I apologize if I haven't made myself clear. What I intend to do is eliminate the documents that are least relevant (very low embedding dot score, e.g. ranked 5M of all 8M docs) to any query (for most models). I suppose this might not touch the hard-negative docs, so it might not affect the difficulty (too much) of the task.
Currently, in retrieval evaluator, we first encode a small number of queries (seconds), then encode and search through a massive corpus in chunks (which is the most expensive part, up to hundreds of minutes). Reducing these easy negative docs could be an effective way to enhance efficiency without minimal impacts of other parts.
This is just my initial understanding. Welcome further discussion
I'm not sure how many of these seemingly dispensable (in my intuition) docs there are, probably not many.
Hi @izhx @orionw! me and @thakur-nandan had a quick discussion, and we'll vote for not touching the size of the corpus or queries, as that would cause the evaluation scores to no longer be comparable to the current MIRACL benchmark.

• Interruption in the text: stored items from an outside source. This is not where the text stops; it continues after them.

`src/rtl/reg_arb_pkg.sv`:
```
// Shared state encoding and default sizing for the register arbiter.
// No logic and no latency; the package carries no flow control.
package reg_arb_pkg;

    typedef enum logic {
        IDLE  = 1'b0,
        GRANT = 1'b1
    } arb_state_e;

    localparam int DEF_N_REQ    = 4;
    localparam int DEF_WIDTH    = 8;
    localparam int DEF_MAX_HOLD = 4;
    localparam int HOLD_W       = 4;
    localparam int OWNER_W      = 3;

endpackage

```
`src/rtl/rr_pick.sv`:
```
// Round-robin picker: first set req bit at or above ptr, wrapping modulo N_REQ.
// Purely combinational (zero latency); no flow control of its own.
module rr_pick #(
    parameter int N_REQ = 4,
    parameter int IW    = 2
) (
    input  logic [N_REQ-1:0] req,
    input  logic [IW-1:0]    ptr,
    output logic [IW-1:0]    winner,
    output logic             any_req
);

    always_comb begin
        int j;
        j       = 0;
        winner  = '0;
        any_req = |req;
        // Walk from the farthest offset down so the nearest hit to ptr wins.
        for (int off = N_REQ - 1; off >= 0; off--) begin
            j = int'(ptr) + off;
            if (j >= N_REQ) begin
                j = j - N_REQ;
            end
            if (req[j]) begin
                winner = IW'(j);
            end
        end
    end

endmodule

```
`src/rtl/reg_arbiter.sv`:
```
// Round-robin arbiter for a shared register with bounded lock; gnt registered, write lands two edges after req.
// Losers simply wait with req held; the winner may hold up to MAX_HOLD cycles before being forced off.
module reg_arbiter
    import reg_arb_pkg::*;
#(
    parameter int N_REQ    = DEF_N_REQ,
    parameter int WIDTH    = DEF_WIDTH,
    parameter int MAX_HOLD = DEF_MAX_HOLD
) (
    input  logic                   clk,
    input  logic                   reset_n,
    input  logic [N_REQ-1:0]       req,
    input  logic [N_REQ-1:0]       lock,
    input  logic [N_REQ*WIDTH-1:0] data_in,
    output logic [N_REQ-1:0]       gnt,
    output logic [WIDTH-1:0]       q,
    output logic                   q_valid,
    output logic [OWNER_W-1:0]     owner
);

    localparam int IW = $clog2(N_REQ);
    localparam logic [HOLD_W-1:0] HOLD_LIM = HOLD_W'(MAX_HOLD - 1);

    arb_state_e          state, state_nxt;
    logic [N_REQ-1:0]    gnt_r, gnt_nxt;
    logic [IW-1:0]       win, win_nxt;
    logic [IW-1:0]       ptr, ptr_nxt;
    logic [HOLD_W-1:0]   hold_cnt, hold_nxt;
    logic [WIDTH-1:0]    q_r, q_nxt;
    logic                qv_r, qv_nxt;
    logic [OWNER_W-1:0]  owner_r, owner_nxt;

    logic [N_REQ-1:0]    pick_req;
    logic [IW-1:0]       pick_ptr;
    logic [IW-1:0]       pick_win;
    logic                pick_any;

    function automatic logic [IW-1:0] next_idx(input logic [IW-1:0] i);
        return (int'(i) == N_REQ - 1) ? '0 : i + 1'b1;
    endfunction

    // While granted, the picker looks past the current winner for a handover.
    assign pick_req = (state == GRANT) ? (req & ~gnt_r) : req;
    assign pick_ptr = (state == GRANT) ? next_idx(win) : ptr;

    rr_pick #(
        .N_REQ (N_REQ),
        .IW    (IW)
    ) u_rr_pick (
        .req     (pick_req),
        .ptr     (pick_ptr),
        .winner  (pick_win),
        .any_req (pick_any)
    );

    always_comb begin
        state_nxt = state;
        win_nxt   = win;
        ptr_nxt   = ptr;
        hold_nxt  = hold_cnt;
        q_nxt     = q_r;
        qv_nxt    = 1'b0;
        owner_nxt = owner_r;
        gnt_nxt   = '0;

        case (state)
            IDLE: begin
                if (pick_any) begin
                    state_nxt = GRANT;
                    win_nxt   = pick_win;
                    hold_nxt  = '0;
                end
            end
            GRANT: begin
                if (req[win]) begin
                    q_nxt     = data_in[int'(win)*WIDTH +: WIDTH];
                    owner_nxt = OWNER_W'(win);
                    qv_nxt    = 1'b1;
                end
                if (lock[win] && req[win] && (hold_cnt < HOLD_LIM)) begin
                    hold_nxt = hold_cnt + 1'b1;
                end else begin
                    ptr_nxt  = next_idx(win);
                    hold_nxt = '0;
                    if (pick_any) begin
                        win_nxt = pick_win;
                    end else begin
                        state_nxt = IDLE;
                    end
                end
            end
            default: begin
                state_nxt = IDLE;
            end
        endcase

        if (state_nxt == GRANT) begin
            gnt_nxt = N_REQ'(1) << win_nxt;
        end
    end

    always_ff @(posedge clk or negedge reset_n) begin
        if (!reset_n) begin
            state    <= IDLE;
            gnt_r    <= '0;
            win      <= '0;
            ptr      <= '0;
            hold_cnt <= '0;
            q_r      <= '0;
            qv_r     <= 1'b0;
            owner_r  <= '0;
        end else begin
            state    <= state_nxt;
            gnt_r    <= gnt_nxt;
            win      <= win_nxt;
            ptr      <= ptr_nxt;
            hold_cnt <= hold_nxt;
            q_r      <= q_nxt;
            qv_r     <= qv_nxt;
            owner_r  <= owner_nxt;
        end
    end

    assign gnt     = gnt_r;
    assign q       = q_r;
    assign q_valid = qv_r;
    assign owner   = owner_r;

endmodule

```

How do you think an alternative solution that we only include the languages with a large corpus (e.g., en, fr, es, ru, ja, zh) in the reranking but not the retrieval task? so we'll save time on retrieval, but still have the full language coverage on reranking.
I would also prefer not changing them, if possible, for the same reasons. Maybe we add them all for now and if inference is too slow once the benchmark is complete it’s easy to remove them from retrieval?

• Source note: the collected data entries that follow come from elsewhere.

<file path="src/rtl/huff_pair_decoder.sv">
// rtl/huff_pair_decoder.sv - bit-serial MP3 big-values Huffman pair decoder using an external codebook ROM
// Optional codeword-overflow resync and err output are enabled by defining HUFF_OVERFLOW_CHECK_EN.
module huff_pair_decoder #(
  parameter int MAX_BITS    = 19,
  parameter int MAX_LINBITS = 13,
  parameter int OUT_W       = 16
) (
  input  logic                    clk,
  input  logic                    rst,
  input  logic                    axiiv,
  input  logic                    axiid,
  output logic                    axiir,
  input  logic [3:0]              linbits,
  output logic [MAX_BITS-1:0]     lut_code,
  output logic [4:0]              lut_len,
  input  logic                    lut_hit,
  input  logic [3:0]              lut_x,
  input  logic [3:0]              lut_y,
  output logic                    axiov,
  input  logic                    axior,
  output logic signed [OUT_W-1:0] x_val,
  output logic signed [OUT_W-1:0] y_val,
  output logic [5:0]              pair_bits
`ifdef HUFF_OVERFLOW_CHECK_EN
  ,
  output logic                    err
`endif
);

  typedef enum logic [2:0] {CODE, XLIN, XSGN, YLIN, YSGN, OUT} state_t;

  localparam logic [4:0] FULL_LEN = 5'(MAX_BITS);
  localparam logic [3:0] MAX_LB   = 4'(MAX_LINBITS);

  state_t                   state_q, state_d;
  logic [MAX_BITS-1:0]      code_q, code_d;
  logic [4:0]               len_q, len_d;
  logic [3:0]               lb_q, lb_d;
  logic [3:0]               xabs_q, xabs_d;
  logic [3:0]               yabs_q, yabs_d;
  logic [3:0]               cnt_q, cnt_d;
  logic [MAX_LINBITS-1:0]   xlin_q, xlin_d;
  logic [MAX_LINBITS-1:0]   ylin_q, ylin_d;
  logic                     xsgn_q, xsgn_d;
  logic                     ysgn_q, ysgn_d;
  logic [5:0]               pbits_q, pbits_d;
  logic signed [OUT_W-1:0]  xval_q, xval_d;
  logic signed [OUT_W-1:0]  yval_q, yval_d;
  logic                     hit, full, take;
`ifdef HUFF_OVERFLOW_CHECK_EN
  logic                     err_q, err_d;
`endif

  function automatic logic escaped(input logic [3:0] a, input logic [3:0] lb);
    return (a == 4'd15) && (lb != 4'd0);
  endfunction

  function automatic state_t after_x(input logic [3:0] ya, input logic [3:0] lb);
    if (escaped(ya, lb))   return YLIN;
    else if (ya != 4'd0)   return YSGN;
    else                   return OUT;
  endfunction

  function automatic logic signed [OUT_W-1:0] comp_val(input logic [3:0] a,
                                                       input logic [MAX_LINBITS-1:0] l,
                                                       input logic s);
    logic [OUT_W-1:0] m;
    m = OUT_W'(a) + OUT_W'(l);
    return s ? -m : m;
  endfunction

  assign hit  = (len_q != 5'd0) && lut_hit;
  assign full = (len_q == FULL_LEN);
  assign take = axiiv && axiir;

  always_comb begin
    axiir = 1'b0;
    axiov = 1'b0;
    case (state_q)
      CODE:                   axiir = !hit && !full;
      XLIN, XSGN, YLIN, YSGN: axiir = 1'b1;
      OUT:                    axiov = 1'b1;
      default:                axiir = 1'b0;
    endcase
  end

  always_comb begin
    state_d = state_q;
    code_d  = code_q;
    len_d   = len_q;
    lb_d    = lb_q;
    xabs_d  = xabs_q;
    yabs_d  = yabs_q;
    cnt_d   = cnt_q;
    xlin_d  = xlin_q;
    ylin_d  = ylin_q;
    xsgn_d  = xsgn_q;
    ysgn_d  = ysgn_q;
    pbits_d = pbits_q;
    xval_d  = xval_q;
    yval_d  = yval_q;
`ifdef HUFF_OVERFLOW_CHECK_EN
    err_d   = 1'b0;
`endif
    case (state_q)
      CODE: begin
        if (len_q == 5'd0)
          lb_d = (linbits > MAX_LB) ? MAX_LB : linbits;
        if (hit) begin
          // Decode cycle consumes no bit; abs values come straight from the ROM.
          xabs_d = lut_x;
          yabs_d = lut_y;
          if (escaped(lut_x, lb_q))  state_d = XLIN;
          else if (lut_x != 4'd0)    state_d = XSGN;
          else                       state_d = after_x(lut_y, lb_q);
        end else if (full) begin
`ifdef HUFF_OVERFLOW_CHECK_EN
          err_d   = 1'b1;
          len_d   = 5'd0;
          code_d  = '0;
          pbits_d = 6'd0;
`endif
        end else if (take) begin
          code_d  = {code_q[MAX_BITS-2:0], axiid};
          len_d   = len_q + 5'd1;
          pbits_d = pbits_q + 6'd1;
        end
      end
      XLIN: if (take) begin
        xlin_d  = {xlin_q[MAX_LINBITS-2:0], axiid};
        pbits_d = pbits_q + 6'd1;
        cnt_d   = cnt_q + 4'd1;
        if (cnt_q == lb_q - 4'd1) begin
          cnt_d   = 4'd0;
          state_d = XSGN;
        end
      end
      XSGN: if (take) begin
        xsgn_d  = axiid;
        pbits_d = pbits_q + 6'd1;
        state_d = after_x(yabs_q, lb_q);
      end
      YLIN: if (take) begin
        ylin_d  = {ylin_q[MAX_LINBITS-2:0], axiid};
        pbits_d = pbits_q + 6'd1;
        cnt_d   = cnt_q + 4'd1;
        if (cnt_q == lb_q - 4'd1) begin
          cnt_d   = 4'd0;
          state_d = YSGN;
        end
      end
      YSGN: if (take) begin
        ysgn_d  = axiid;
        pbits_d = pbits_q + 6'd1;
        state_d = OUT;
      end
      OUT: if (axior) begin
        state_d = CODE;
        len_d   = 5'd0;
        code_d  = '0;
        xlin_d  = '0;
        ylin_d  = '0;
        xsgn_d  = 1'b0;
        ysgn_d  = 1'b0;
        cnt_d   = 4'd0;
        pbits_d = 6'd0;
      end
      default: state_d = CODE;
    endcase
    // Values are formed from next-state fields so the final sign bit is included.
    if (state_d == OUT && state_q != OUT) begin
      xval_d = comp_val(xabs_d, xlin_d, xsgn_d);
      yval_d = comp_val(yabs_d, ylin_d, ysgn_d);
    end
  end

  always_ff @(posedge clk) begin
    if (rst) begin
      state_q <= CODE;
      code_q  <= '0;
      len_q   <= 5'd0;
      lb_q    <= 4'd0;
      xabs_q  <= 4'd0;
      yabs_q  <= 4'd0;
      cnt_q   <= 4'd0;
      xlin_q  <= '0;
      ylin_q  <= '0;
      xsgn_q  <= 1'b0;
      ysgn_q  <= 1'b0;
      pbits_q <= 6'd0;
      xval_q  <= '0;
      yval_q  <= '0;
`ifdef HUFF_OVERFLOW_CHECK_EN
      err_q   <= 1'b0;
`endif
    end else begin
      state_q <= state_d;
      code_q  <= code_d;
      len_q   <= len_d;
      lb_q    <= lb_d;
      xabs_q  <= xabs_d;
      yabs_q  <= yabs_d;
      cnt_q   <= cnt_d;
      xlin_q  <= xlin_d;
      ylin_q  <= ylin_d;
      xsgn_q  <= xsgn_d;
      ysgn_q  <= ysgn_d;
      pbits_q <= pbits_d;
      xval_q  <= xval_d;
      yval_q  <= yval_d;
`ifdef HUFF_OVERFLOW_CHECK_EN
      err_q   <= err_d;
`endif
    end
  end

  assign lut_code  = code_q;
  assign lut_len   = len_q;
  assign x_val     = xval_q;
  assign y_val     = yval_q;
  assign pair_bits = pbits_q;
`ifdef HUFF_OVERFLOW_CHECK_EN
  assign err       = err_q;
`endif

endmodule

</file>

Yup that sounds good to us
Thanks, I agree!
I fully agree with the integration of Korean Miracl into MMTEB's Multilingual Miracl.

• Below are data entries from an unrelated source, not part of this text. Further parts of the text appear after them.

`src/rtl/axi_line_read_master.sv`:
```
// axi_line_read_master: AXI4 read master that refills one cache line (or a single beat) per request
module axi_line_read_master #(
  parameter int MASTER_ID = 0,
  parameter int ADDR_W = 32,
  parameter int DATA_W = 32,
  parameter int ID_W = 4,
  parameter int LEN_W = 4,
  parameter int BEATS = 4
) (
  input  logic                    clk,
  input  logic                    rst,
  input  logic                    req_valid,
  output logic                    req_ready,
  input  logic [ADDR_W-1:0]       req_addr,
  input  logic                    req_line,
  input  logic                    hold_off,
  output logic                    busy,
  output logic                    line_valid,
  output logic [BEATS*DATA_W-1:0] line_data,
  output logic                    line_err,
  output logic [ID_W-1:0]         ARID_M,
  output logic [ADDR_W-1:0]       ARADDR_M,
  output logic [LEN_W-1:0]        ARLEN_M,
  output logic [2:0]              ARSIZE_M,
  output logic [1:0]              ARBURST_M,
  output logic                    ARVALID_M,
  input  logic                    ARREADY_M,
  input  logic [ID_W-1:0]         RID_M,
  input  logic [DATA_W-1:0]       RDATA_M,
  input  logic [1:0]              RRESP_M,
  input  logic                    RLAST_M,
  input  logic                    RVALID_M,
  output logic                    RREADY_M
);
  localparam int CW = $clog2(BEATS) + 1;
  localparam int XW = LEN_W + 1;
  localparam logic [ID_W-1:0] MID = ID_W'(MASTER_ID);
  localparam logic [ADDR_W-1:0] LINE_MASK = ~ADDR_W'(BEATS * DATA_W / 8 - 1);
  localparam logic [ADDR_W-1:0] BEAT_MASK = ~ADDR_W'(DATA_W / 8 - 1);
  typedef enum logic [1:0] {IDLE, ADDR, DATA, DONE} state_t;
  state_t state, state_nx;
  logic [CW-1:0] cnt;
  logic [XW-1:0] cnt_x, len_x;
  logic err, ar_held, beat, store, early, late, bad;
  assign ARID_M = MID;
  assign ARSIZE_M = 3'($clog2(DATA_W / 8));
  assign ARBURST_M = 2'b01;
  assign cnt_x = XW'(cnt);
  assign len_x = {1'b0, ARLEN_M};
  assign beat = state == DATA && RVALID_M;
  assign store = beat && cnt_x <= len_x;
  assign early = RLAST_M && cnt_x < len_x;
  assign late = !RLAST_M && cnt_x == len_x;
  assign bad = RRESP_M != 2'b00 || RID_M != MID || early || late;
  assign req_ready = state == IDLE;
  assign busy = state != IDLE;
  assign RREADY_M = state == DATA;
  // once raised, ARVALID ignores hold_off until the handshake completes
  assign ARVALID_M = state == ADDR && (ar_held || !hold_off);
  assign line_valid = state == DONE;
  assign line_err = state == DONE && err;
  always_ff @(posedge clk or negedge rst) begin
    if (!rst) state <= IDLE;
    else state <= state_nx;
  end
  always_comb begin
    state_nx = state;
    case (state)
      IDLE: state_nx = req_valid ? ADDR : IDLE;
      ADDR: state_nx = ARVALID_M && ARREADY_M ? DATA : ADDR;
      DATA: state_nx = beat && RLAST_M ? DONE : DATA;
      default: state_nx = IDLE;
    endcase
  end
  always_ff @(posedge clk or negedge rst) begin
    if (!rst) begin
      cnt <= '0;
      err <= 1'b0;
      ar_held <= 1'b0;
      ARADDR_M <= '0;
      ARLEN_M <= '0;
      line_data <= '0;
    end else begin
      ar_held <= ARVALID_M && !ARREADY_M;
      if (state == IDLE && req_valid) begin
        ARADDR_M <= req_addr & (req_line ? LINE_MASK : BEAT_MASK);
        ARLEN_M <= req_line ? LEN_W'(BEATS - 1) : '0;
        cnt <= '0;
        err <= 1'b0;
        line_data <= '0;
      end
      if (beat) begin
        cnt <= &cnt ? cnt : cnt + CW'(1);
        err <= err | bad;
      end
      // beats past ARLEN are consumed but never stored
      for (int k = 0; k < BEATS; k++)
        if (store && cnt == CW'(k)) line_data[k*DATA_W +: DATA_W] <= RDATA_M;
    end
  end
endmodule

```
`config.mk`:
```
export PLATFORM = sky130hd
export DESIGN_NAME = axi_line_read_master
export DESIGN_NICKNAME = d
export VERILOG_FILES = /design/src/rtl/axi_line_read_master.sv
export SDC_FILE = /design/constraint.sdc
export NUM_CORES = 1
export LEC_CHECK = 0
export CAP_MARGIN = 20
export CORE_ASPECT_RATIO = 1.2
export CORE_MARGIN = 3
export CORE_UTILIZATION = 32
export CTS_BUF_LIST = sky130_fd_sc_hd__clkbuf_8
export DETAILED_ROUTE_END_ITERATION = 10
export PLACE_DENSITY = 0.7
export SYNTH_ARGS = -nofsm -noshare
export SYNTH_HDL_FRONTEND = slang
export SYNTH_SLANG_ARGS = --single-unit
```
`constraint.sdc`:
```
create_clock -name clk -period 2.62 [get_ports clk]
set_input_delay 0.524 -clock clk [delete_from_list [all_inputs] [get_ports clk]]
set_output_delay 0.524 -clock clk [all_outputs]
set_load 0.03 [all_outputs]
```
==> impl_metrics.yaml <==
clocking:
  cts.clk_slew.worst_paths_ps: 90
  worstSkewPairLatency_ps: 450
  cts_buffers: 17
  post_cts_buffers: 0
  cts_sinks: 166
  cts_tree: "yes"
  htree_levels: 4
  root_buffer: "clkbuf_8"
  clock_path_buffers: 2
synth:
  synthArstFlopShare_pct: 100
  synth-edff-count: 0
  syn_area_mm2: 0.00720
  synth.most_common_cell: "dfrtp_1"
  ys_ff_latch: 166
  ys.flop_type: "dfrtp_1"
  synth_area_leaders: "dfrtp_1, mux2i_1, nand2_1"
  syn_inst: 585
  synthTopCellsByCount: "dfrtp_1, nand2_1, mux2i_1"
  synth_top_area_share_pct: 57.7
  synth_cell_types: 28
  synth_top_area_cell: "dfrtp_1"
  synth.yosys.seq_area_share_pct: 57.7
  synth.avg_cell_area_um2: 12.3
  yosysWarnings: 0
finish:
  drive_above_1_share_pct: 8.52
  area_growth_pct: 43.2
  finalCoreUtilization_pct: 47.0
  final_cells: 1119
  fill_cells: 1989
  nets: 918
  n_antenna_cell: 0
  final_area_mm2: 0.0103
power:
  vdd_drop_max_mv: 0.555
  p_leak_nw: 5.45
  pwr_density_cell_mw_per_mm2: 950
  p_total_mw: 9.79
flow_run:
  maxCapViolations: 0
worst_setup_path:
  cp_num_buf_inv: 1
  criticalPathCategory: "flip-flop to output port"
  critPathTopFamily: "buffers and inverters"
  critical_path.max_stage_delay_ps: 710
  path_cells: "nor2_2 -> clkdlybuf4s50_1"
  cp_slowest_cell: "clkdlybuf4s50_1"
  cp-start-kind: "flip-flop"
  critPathMaxFanout: 7
  required_ps: 2100
  endpoint_kind: "output port"
  crit_arrival_ps: 1870
floorplanning:
  dieHeight_um: 170
  io_pins: 257
  std_cell_rows: 59
  coreArea_mm2: 0.0219
  start_util_pct: 32.8
  dieArea_mm2: 0.0243
  die_w_um: 143
timing:
  fmax_ghz: 0.418
  setup_ws_ps: 227
  whs_ps: 498
  fin_crit_sh_pct: 91.3
  fin_tns_setup_ps: 0
  hold_viol: 0
  final.min_clock_period_ps: 2390
  finalSetupViolCount: 0
  slew_viol_final: 0
  rsz0062_at_grt: "no"
  fin_skew_ps: 8.74
route:
  drt_iter0_drc: 223
  wl_per_cell_um: 17.1
  vias_per_cell: 4.46
  drc: 0
  finalWirelength_mm: 19.1
  drt_first_pass_iters: 4
  final_antenna_net_count: 0
  vias: 4995
global_routing:
  antenna_found_initial: 0
  grt_max_degree: 70
  first_global_vias: 5283
  gr-usage-all-layers_pct: 15.8
  grt-ovfl-total: 0
  grt_pass1_wl_mm: 29.7
min_path:
  hp-class: "flip-flop to flip-flop"
placed_design:
  post_dp_cell_area_mm2: 0.00991
  portBuffers: 241
  place_ws_ps: 378
  place.gp.congestion: 0.755
  dp.cells: 1086
  dpl.hpwl_mm: 13.6
run_status:
  status: "completed"
[cells in the final DEF, fill, tap and decap left out, drive strengths merged, types with 2 or more instances in the layout]
master           n
dfrtp          166
clkdlybuf4s50  239
buf             21
bufinv           2
nand2          136
mux2            29
clkinvlp         2
nor2b            3
nand2b           4
conb            13
nor2             2
o22ai            2
o21ai            7
clkbuf          17
ha               8
clkinv           6
inv             44
nand3            7
mux2i          128
[cell type report]
| cell class | count | area [µm²] | area share (%) |
|---|---|---|---|
| clock buffer | 17 | 234 | 2.27 |
| clock inverter | 15 | 153 | 1.48 |
| multi-input combinational | 347 | 2600 | 25.2 |
| sequential | 166 | 4150 | 40.3 |
| inverter | 39 | 146 | 1.42 |
| tap | 274 | 343 | 3.33 |
| timing repair buffer | 261 | 2680 | 26.0 |
[flip-flops by register name, summed over array words and instances, names as in the netlist]
| name | count |
|---|---|
| err | 1 |
| ar_held | 1 |
| state | 2 |
| cnt | 3 |
| ARLEN_M | 1 |
| ARADDR_M | 30 |
| line_data | 128 |
[repair_timing]
item / in CTS / in global routing
endpoints found under the hold margin: 39 / 0
gates resized for setup: 0 / 0
hold buffers: 1 / 0
[final timing paths]
check	startpoint	to	slack, ps	cells past startpoint
setup / recovery	state[1]	req_ready	230	2
hold / removal	ARADDR_M[2]	ARADDR_M[2]	500	2
setup reg to reg	ARLEN_M[0]	line_data[96]	480	7
hold reg to reg	ARADDR_M[2]	ARADDR_M[2]	500	2
max in group asynchronous	rst	ARADDR_M[21]	1270	3
min in group asynchronous	rst	line_data[37]	570	2
[worst register-to-register path: cells and delay by family, from the launching register on]
kind                       cells  cell delay (ps)
buffers and inverters          2              350
adders and majority gates      1              310
and+or+nand+nor                2              480
AOI/OAI and AO/OA              1              280
DFF                            1              440
muxes                          1              160
[power by group]
group	switching [mW]	total (mW)	internal, mW
clock network	1.01	1.86	0.855
registers	0.363	3.54	3.18
logic	2.53	4.39	1.86
total	3.90	9.79	5.89
[metal layers]
metal	share of wire, %	global-route usage (%)
met1	40	18.3
met2	52	27.7
met3	6.8	5.56
met4	0.99	3.97
met5	0	0
[cells by family after synthesis]
family	count (synthesis)	share of synthesized area (%)
flops	166	57.7
simple gates	158	10.0
mux	157	22.9
buf+inv	83	6.87
compound gates	11	1.06
fa+ha+maj	8	1.39
other cells	2	0.104
Note: power is estimated with default switching activity, not from simulation.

Miracl and Mr.TyDI's documentation had a lot of duplication because they use almost the same wikipedia snapshot. I haven't seen the full MTEB source code yet, so I don't know if it's something that already exists, but if we implemented a caching mechanism for document and query, I wonder if it wouldn't cost almost as much to run two datasets as it would to run one, rather than the sum of their parts.
If implemented, I think it would be ideal to use a key-value store like redis, where the key would be the hash value of the document and the value would be the vector of the embedding model. For simplicity of implementation, diskcache might also be worth considering.
Great idea @taeminlee! I wonder if there are other datasets with similar redundancies we might be able to take advantage of as well. Probably worth making a separate issue and we can track them down there!
I have created an issue over at #375
Brilliant idea! If the cache could be made, we'll save over 90% space for Mr. Tydi and MIRACL.
Some MMTEB datasets include only some of their respective many languages.
For example Multilingual Miracl in MMTEB contains only German and Spanish although it has many more. Others like Korean Mr.TyDI are included even though it is multilingual. Same with Korean Miracl which is included separately from the multilingual Miracl.
These should be consolidated into multilingual datasets with all their available languages (18 in Miracl and 11 in Mr. TyDI).